**TASK INPUT:**
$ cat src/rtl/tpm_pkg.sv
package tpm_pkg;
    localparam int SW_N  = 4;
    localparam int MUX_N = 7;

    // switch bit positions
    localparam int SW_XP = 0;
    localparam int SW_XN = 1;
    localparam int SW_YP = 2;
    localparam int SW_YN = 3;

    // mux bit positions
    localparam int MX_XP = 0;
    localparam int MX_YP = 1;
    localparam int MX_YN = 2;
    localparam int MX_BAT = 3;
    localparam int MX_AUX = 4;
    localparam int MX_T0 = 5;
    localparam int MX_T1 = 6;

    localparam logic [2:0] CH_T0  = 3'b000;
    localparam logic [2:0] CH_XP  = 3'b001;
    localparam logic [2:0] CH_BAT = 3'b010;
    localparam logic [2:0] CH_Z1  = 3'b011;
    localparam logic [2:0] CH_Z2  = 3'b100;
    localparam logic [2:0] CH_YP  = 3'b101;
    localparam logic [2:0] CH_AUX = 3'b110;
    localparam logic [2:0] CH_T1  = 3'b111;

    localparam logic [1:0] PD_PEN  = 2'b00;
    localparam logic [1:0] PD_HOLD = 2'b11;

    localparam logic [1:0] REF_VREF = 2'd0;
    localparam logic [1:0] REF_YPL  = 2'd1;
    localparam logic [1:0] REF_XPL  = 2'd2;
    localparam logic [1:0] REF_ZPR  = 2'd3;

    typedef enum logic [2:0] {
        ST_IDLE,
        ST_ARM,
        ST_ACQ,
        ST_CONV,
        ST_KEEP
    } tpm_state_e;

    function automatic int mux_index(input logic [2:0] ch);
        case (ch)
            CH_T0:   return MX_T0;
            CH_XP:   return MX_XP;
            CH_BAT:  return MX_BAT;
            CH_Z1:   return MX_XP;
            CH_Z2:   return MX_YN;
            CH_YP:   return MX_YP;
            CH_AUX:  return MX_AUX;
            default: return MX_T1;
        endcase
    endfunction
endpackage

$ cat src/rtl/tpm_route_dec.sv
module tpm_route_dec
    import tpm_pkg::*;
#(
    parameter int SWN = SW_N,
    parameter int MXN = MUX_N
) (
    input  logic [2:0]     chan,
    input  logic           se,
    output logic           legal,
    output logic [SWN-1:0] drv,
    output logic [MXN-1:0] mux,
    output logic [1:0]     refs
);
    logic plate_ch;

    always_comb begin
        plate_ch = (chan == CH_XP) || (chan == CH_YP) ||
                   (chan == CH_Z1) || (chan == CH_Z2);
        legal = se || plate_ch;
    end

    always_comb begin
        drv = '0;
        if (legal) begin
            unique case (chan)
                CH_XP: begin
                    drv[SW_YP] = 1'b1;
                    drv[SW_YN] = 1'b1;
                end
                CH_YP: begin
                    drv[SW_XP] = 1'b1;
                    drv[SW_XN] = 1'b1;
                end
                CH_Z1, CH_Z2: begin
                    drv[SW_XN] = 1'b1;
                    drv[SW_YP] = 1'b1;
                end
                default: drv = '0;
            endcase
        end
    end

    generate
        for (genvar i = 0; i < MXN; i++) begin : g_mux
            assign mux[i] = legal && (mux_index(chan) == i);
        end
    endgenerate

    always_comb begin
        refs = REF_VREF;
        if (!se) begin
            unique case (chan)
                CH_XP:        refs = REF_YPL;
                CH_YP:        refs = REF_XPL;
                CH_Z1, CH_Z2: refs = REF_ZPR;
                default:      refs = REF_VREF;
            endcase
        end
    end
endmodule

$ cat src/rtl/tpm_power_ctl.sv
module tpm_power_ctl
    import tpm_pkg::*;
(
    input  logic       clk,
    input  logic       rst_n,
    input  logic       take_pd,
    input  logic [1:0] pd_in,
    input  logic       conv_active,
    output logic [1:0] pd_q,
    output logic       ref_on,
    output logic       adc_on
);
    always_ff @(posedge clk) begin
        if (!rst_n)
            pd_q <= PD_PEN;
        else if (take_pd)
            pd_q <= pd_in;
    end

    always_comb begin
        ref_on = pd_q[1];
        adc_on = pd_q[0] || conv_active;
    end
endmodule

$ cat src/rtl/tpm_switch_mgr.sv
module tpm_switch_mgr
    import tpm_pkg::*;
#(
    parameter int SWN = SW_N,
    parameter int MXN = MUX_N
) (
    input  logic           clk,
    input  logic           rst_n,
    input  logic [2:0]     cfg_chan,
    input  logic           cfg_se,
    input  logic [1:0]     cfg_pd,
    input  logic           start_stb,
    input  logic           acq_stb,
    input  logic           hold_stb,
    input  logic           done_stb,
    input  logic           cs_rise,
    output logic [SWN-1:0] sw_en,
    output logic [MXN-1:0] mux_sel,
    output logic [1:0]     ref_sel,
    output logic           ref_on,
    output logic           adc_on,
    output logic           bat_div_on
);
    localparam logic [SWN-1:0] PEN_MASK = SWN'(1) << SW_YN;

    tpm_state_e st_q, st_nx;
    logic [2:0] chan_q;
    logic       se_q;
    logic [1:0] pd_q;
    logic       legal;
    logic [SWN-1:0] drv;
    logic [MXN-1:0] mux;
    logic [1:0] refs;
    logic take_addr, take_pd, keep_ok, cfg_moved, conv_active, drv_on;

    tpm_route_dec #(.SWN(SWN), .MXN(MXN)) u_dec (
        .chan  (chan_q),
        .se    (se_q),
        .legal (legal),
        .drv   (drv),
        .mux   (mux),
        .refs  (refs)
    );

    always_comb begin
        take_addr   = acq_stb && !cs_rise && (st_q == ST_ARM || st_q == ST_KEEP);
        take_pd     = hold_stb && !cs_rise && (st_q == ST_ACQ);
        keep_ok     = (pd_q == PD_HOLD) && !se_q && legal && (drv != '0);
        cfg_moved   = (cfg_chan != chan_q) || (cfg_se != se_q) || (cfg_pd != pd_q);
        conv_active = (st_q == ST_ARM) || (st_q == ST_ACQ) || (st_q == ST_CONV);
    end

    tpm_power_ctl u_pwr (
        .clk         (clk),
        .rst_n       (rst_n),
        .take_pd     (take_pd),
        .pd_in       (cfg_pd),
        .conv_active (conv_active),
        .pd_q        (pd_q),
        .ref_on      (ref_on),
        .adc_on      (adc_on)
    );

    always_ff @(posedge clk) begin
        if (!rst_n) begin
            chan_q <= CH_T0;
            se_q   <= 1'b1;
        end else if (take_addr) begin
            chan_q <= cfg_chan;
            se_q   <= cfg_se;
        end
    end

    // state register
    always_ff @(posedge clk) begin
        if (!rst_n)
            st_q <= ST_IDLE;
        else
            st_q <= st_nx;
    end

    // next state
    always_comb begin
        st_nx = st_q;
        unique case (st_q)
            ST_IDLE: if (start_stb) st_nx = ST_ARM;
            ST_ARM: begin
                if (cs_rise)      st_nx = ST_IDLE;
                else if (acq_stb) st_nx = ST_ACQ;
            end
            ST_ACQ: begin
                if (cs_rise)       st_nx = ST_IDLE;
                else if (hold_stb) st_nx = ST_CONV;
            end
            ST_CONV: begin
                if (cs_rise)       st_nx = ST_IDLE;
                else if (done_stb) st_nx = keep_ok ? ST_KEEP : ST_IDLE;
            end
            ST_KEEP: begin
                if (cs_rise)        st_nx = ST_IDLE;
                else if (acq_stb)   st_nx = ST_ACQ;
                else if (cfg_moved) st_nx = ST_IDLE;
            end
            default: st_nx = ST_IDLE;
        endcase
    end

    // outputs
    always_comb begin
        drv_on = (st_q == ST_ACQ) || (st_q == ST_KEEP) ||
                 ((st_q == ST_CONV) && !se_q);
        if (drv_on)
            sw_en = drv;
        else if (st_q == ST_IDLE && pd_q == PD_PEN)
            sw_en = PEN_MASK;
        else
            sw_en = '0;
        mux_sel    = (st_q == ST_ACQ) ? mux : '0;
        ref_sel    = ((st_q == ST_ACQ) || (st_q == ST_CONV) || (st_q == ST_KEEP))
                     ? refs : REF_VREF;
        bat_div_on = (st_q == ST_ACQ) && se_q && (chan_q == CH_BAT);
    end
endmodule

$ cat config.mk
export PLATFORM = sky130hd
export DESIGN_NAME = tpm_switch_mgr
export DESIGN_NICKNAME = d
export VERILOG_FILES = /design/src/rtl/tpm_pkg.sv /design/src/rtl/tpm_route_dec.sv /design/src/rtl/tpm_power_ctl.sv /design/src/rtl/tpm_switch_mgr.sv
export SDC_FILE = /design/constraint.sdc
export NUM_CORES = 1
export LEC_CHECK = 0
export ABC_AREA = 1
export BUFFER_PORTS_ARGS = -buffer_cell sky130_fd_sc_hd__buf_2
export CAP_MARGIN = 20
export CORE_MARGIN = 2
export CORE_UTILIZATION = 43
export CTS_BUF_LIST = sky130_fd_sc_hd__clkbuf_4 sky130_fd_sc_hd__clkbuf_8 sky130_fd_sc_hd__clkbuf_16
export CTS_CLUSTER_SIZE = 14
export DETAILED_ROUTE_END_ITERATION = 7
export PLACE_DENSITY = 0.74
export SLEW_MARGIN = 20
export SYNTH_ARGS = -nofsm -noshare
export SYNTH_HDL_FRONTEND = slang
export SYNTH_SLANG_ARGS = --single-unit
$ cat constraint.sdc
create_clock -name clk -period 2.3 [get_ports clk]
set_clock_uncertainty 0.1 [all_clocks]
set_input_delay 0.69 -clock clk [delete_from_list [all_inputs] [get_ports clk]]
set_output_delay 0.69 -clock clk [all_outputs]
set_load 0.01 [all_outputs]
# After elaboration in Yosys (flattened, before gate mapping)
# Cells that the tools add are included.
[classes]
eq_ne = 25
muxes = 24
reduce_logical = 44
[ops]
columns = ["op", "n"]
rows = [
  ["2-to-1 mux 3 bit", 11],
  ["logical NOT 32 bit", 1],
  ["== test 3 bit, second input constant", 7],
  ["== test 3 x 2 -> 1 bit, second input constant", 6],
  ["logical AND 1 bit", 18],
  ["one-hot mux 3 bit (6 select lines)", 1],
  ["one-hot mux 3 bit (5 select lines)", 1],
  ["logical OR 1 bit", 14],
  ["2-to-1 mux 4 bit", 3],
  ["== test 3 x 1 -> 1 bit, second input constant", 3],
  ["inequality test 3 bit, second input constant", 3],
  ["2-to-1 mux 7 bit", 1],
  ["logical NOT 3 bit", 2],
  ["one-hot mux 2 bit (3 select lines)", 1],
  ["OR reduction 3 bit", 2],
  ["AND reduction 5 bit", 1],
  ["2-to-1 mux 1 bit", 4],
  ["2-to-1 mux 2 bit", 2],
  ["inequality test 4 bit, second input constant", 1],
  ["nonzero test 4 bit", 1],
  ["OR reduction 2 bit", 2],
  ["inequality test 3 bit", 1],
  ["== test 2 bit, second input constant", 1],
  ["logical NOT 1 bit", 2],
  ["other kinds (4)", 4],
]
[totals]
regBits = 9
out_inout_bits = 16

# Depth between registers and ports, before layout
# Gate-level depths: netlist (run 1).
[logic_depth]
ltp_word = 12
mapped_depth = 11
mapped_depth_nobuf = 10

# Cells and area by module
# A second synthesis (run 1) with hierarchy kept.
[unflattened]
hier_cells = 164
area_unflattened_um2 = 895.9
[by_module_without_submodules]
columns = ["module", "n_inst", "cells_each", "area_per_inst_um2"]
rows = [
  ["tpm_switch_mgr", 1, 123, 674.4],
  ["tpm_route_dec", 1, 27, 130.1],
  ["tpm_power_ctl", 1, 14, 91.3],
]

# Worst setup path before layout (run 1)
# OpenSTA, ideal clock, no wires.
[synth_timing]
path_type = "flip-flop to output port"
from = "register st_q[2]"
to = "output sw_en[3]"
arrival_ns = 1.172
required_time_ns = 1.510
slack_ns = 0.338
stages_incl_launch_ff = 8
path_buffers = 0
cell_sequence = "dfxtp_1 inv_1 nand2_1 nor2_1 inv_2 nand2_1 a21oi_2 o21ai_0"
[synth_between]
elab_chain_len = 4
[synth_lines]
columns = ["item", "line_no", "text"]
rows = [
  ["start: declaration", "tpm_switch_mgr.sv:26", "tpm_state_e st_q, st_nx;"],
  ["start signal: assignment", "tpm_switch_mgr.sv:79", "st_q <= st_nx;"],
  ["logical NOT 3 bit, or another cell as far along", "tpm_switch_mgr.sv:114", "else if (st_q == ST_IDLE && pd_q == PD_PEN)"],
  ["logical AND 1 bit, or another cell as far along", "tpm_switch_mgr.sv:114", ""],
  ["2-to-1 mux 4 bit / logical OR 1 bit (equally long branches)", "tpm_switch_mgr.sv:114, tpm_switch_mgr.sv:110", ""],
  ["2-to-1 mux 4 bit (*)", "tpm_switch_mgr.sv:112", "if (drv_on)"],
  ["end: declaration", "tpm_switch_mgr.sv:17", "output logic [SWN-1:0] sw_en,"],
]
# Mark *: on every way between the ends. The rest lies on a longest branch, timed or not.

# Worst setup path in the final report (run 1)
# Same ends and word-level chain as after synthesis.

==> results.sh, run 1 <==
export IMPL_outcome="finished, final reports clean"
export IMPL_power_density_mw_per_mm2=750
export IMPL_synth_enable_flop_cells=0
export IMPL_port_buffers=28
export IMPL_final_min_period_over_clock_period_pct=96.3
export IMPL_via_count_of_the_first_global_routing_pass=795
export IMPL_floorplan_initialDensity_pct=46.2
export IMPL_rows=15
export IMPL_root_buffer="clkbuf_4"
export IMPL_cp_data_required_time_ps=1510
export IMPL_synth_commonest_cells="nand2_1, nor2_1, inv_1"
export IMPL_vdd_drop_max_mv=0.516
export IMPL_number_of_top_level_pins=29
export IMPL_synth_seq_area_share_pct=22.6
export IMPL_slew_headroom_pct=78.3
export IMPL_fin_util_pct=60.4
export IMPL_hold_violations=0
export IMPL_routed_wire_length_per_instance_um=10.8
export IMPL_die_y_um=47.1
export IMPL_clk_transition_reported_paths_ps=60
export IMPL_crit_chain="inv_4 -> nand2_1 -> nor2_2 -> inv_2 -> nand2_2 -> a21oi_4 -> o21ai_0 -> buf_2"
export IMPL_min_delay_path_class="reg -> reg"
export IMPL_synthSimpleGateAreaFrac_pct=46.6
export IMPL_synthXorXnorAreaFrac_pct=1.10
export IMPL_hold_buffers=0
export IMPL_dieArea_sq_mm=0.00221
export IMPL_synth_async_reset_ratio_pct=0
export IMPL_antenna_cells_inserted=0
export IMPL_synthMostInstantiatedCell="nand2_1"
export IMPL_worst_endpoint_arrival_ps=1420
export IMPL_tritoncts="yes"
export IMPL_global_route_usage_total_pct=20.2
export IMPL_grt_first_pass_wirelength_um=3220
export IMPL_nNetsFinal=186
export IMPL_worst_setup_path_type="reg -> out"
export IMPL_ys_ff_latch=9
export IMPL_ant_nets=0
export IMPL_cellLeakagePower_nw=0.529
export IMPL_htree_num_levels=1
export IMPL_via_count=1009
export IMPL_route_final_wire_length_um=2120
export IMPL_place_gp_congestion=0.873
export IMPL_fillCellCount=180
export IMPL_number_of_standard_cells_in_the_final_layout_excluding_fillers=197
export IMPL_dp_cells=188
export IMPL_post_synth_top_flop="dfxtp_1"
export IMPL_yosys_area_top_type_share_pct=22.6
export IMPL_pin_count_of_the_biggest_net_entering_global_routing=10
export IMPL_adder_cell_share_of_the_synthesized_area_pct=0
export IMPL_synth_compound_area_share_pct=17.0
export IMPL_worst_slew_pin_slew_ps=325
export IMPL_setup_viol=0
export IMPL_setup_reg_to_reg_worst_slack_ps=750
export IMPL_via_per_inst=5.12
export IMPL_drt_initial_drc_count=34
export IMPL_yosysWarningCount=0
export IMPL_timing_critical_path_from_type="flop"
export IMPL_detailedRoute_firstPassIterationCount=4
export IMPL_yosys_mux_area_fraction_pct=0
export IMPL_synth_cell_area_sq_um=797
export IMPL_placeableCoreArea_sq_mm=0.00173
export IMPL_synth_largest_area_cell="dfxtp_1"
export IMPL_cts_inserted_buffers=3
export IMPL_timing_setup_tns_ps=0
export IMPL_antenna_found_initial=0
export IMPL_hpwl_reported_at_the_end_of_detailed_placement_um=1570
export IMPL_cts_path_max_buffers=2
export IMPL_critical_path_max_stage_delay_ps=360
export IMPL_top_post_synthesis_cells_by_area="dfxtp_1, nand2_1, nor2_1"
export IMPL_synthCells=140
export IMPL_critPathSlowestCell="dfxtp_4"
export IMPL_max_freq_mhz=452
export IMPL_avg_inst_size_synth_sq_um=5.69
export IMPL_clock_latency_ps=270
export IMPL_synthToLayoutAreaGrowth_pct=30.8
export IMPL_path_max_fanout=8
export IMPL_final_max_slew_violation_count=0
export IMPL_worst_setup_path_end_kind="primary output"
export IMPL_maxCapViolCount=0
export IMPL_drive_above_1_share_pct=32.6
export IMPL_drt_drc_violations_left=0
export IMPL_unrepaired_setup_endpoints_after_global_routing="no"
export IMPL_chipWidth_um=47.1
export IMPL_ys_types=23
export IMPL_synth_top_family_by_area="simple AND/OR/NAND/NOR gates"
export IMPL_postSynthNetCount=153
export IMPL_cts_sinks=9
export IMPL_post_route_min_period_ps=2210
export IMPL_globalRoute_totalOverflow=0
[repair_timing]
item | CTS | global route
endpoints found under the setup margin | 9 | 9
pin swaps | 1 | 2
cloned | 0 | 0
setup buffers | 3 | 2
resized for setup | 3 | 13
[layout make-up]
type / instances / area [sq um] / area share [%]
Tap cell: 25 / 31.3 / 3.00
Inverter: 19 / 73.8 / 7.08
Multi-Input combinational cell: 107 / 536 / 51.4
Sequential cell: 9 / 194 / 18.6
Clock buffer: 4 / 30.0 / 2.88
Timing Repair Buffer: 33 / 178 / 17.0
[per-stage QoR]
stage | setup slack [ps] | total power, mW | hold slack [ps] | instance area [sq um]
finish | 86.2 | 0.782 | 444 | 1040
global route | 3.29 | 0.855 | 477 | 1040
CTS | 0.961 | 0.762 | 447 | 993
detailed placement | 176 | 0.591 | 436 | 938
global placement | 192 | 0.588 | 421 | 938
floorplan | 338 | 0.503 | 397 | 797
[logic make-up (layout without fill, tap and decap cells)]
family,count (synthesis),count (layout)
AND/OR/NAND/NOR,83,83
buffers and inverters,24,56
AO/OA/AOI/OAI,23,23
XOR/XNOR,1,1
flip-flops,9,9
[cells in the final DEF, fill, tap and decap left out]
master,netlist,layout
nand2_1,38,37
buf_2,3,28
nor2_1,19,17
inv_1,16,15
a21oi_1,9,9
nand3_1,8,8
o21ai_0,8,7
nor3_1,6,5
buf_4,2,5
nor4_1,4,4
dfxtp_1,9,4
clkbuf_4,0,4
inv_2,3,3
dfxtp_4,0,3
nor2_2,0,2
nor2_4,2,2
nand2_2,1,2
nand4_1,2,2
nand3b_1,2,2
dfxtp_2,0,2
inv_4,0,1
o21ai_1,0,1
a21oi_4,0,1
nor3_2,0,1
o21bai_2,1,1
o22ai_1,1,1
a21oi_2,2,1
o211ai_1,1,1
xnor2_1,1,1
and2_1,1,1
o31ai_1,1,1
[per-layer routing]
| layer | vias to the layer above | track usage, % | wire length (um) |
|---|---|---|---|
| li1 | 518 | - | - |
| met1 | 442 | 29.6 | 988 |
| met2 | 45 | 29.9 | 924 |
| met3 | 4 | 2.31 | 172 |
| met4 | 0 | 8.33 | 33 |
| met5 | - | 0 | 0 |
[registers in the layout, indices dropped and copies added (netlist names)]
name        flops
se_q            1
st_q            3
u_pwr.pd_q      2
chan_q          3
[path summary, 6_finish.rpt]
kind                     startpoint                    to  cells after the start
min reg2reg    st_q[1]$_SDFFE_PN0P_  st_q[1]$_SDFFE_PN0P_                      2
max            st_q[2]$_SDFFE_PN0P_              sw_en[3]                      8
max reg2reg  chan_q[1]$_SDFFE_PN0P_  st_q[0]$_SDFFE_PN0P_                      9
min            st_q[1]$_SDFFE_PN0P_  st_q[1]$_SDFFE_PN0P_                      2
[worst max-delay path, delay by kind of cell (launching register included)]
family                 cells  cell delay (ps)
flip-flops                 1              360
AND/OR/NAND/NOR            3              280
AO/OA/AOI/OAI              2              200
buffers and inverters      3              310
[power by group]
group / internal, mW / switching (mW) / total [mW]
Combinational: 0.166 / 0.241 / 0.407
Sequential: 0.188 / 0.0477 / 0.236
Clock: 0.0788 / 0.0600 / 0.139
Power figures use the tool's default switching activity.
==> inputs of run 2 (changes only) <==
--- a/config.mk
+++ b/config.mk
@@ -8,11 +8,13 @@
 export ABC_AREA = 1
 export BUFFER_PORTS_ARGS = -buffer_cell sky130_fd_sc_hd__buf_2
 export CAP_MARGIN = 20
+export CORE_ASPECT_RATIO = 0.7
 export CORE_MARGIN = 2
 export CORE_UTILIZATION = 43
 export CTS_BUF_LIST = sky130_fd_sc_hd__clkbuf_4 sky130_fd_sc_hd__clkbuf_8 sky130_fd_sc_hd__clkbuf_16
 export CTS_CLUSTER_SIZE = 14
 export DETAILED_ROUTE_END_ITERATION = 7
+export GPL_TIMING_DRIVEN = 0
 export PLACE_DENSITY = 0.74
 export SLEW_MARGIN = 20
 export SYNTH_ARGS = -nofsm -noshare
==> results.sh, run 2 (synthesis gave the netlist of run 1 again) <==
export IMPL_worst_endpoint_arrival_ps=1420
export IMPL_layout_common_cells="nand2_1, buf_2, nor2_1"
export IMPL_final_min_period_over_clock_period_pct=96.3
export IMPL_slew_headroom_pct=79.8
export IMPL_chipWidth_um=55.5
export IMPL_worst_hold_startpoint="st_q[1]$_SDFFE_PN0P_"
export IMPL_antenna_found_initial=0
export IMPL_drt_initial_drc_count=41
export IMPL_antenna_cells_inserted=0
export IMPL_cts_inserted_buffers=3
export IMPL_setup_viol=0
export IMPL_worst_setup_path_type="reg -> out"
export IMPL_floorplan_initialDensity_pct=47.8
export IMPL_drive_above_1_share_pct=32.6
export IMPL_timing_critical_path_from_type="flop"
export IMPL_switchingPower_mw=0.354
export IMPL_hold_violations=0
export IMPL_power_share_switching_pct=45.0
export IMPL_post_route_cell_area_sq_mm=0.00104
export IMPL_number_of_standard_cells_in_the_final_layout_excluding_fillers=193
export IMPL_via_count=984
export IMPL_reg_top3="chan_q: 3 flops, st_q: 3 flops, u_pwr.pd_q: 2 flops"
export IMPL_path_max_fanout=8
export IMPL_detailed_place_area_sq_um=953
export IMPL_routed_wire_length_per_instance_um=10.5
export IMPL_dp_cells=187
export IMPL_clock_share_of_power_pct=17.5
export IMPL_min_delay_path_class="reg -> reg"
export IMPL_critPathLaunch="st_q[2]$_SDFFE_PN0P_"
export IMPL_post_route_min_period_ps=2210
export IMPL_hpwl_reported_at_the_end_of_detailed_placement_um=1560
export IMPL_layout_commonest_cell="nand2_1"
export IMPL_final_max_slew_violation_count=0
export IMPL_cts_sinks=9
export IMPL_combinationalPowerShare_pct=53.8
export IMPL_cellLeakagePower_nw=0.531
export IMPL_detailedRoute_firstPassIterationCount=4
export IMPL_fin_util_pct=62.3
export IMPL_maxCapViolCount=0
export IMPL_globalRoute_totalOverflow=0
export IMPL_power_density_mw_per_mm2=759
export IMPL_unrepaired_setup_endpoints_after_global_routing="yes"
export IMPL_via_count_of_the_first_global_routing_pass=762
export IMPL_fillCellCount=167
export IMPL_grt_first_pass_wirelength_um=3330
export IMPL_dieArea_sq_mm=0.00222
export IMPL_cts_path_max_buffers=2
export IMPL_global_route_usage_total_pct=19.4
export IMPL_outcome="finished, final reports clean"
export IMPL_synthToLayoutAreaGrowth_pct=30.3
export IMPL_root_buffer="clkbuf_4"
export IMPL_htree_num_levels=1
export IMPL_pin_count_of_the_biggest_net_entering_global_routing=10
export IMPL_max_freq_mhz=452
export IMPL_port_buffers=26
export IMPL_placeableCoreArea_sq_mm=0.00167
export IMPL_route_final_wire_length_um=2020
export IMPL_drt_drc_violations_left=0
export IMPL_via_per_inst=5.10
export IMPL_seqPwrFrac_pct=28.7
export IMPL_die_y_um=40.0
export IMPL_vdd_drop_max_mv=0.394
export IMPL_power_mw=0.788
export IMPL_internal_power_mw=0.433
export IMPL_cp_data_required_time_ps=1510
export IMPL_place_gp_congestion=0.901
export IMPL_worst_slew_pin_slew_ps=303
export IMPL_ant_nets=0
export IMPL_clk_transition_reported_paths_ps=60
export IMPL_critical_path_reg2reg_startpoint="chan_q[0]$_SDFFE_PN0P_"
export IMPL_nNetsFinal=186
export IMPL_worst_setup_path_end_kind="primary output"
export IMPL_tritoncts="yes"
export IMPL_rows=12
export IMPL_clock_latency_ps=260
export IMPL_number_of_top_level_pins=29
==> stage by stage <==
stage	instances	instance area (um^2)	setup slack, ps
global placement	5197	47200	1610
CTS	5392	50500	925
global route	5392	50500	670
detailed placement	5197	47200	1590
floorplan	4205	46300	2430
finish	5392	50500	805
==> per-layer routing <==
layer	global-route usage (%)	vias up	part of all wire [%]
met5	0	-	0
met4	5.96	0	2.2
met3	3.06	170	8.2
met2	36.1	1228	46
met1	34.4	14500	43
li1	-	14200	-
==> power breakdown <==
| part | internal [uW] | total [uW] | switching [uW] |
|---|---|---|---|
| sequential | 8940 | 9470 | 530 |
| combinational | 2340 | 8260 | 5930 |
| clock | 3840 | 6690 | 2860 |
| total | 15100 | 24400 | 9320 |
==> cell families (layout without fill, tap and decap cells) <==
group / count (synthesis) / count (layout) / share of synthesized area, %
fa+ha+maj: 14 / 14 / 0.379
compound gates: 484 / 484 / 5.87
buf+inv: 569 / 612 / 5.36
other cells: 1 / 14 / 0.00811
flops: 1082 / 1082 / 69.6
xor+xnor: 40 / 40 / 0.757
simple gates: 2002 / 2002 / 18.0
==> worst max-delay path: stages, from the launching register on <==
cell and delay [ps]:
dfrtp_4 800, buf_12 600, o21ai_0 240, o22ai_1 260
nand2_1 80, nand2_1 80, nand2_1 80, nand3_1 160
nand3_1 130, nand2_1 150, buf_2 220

**TASK BRIEF:** Whenever the word "constant" appears in a line of the listing, copy out that line.

**COMPLETED TASK:**
  ["== test 3 bit, second input constant", 7],
  ["== test 3 x 2 -> 1 bit, second input constant", 6],
  ["== test 3 x 1 -> 1 bit, second input constant", 3],
  ["inequality test 3 bit, second input constant", 3],
  ["inequality test 4 bit, second input constant", 1],
  ["== test 2 bit, second input constant", 1],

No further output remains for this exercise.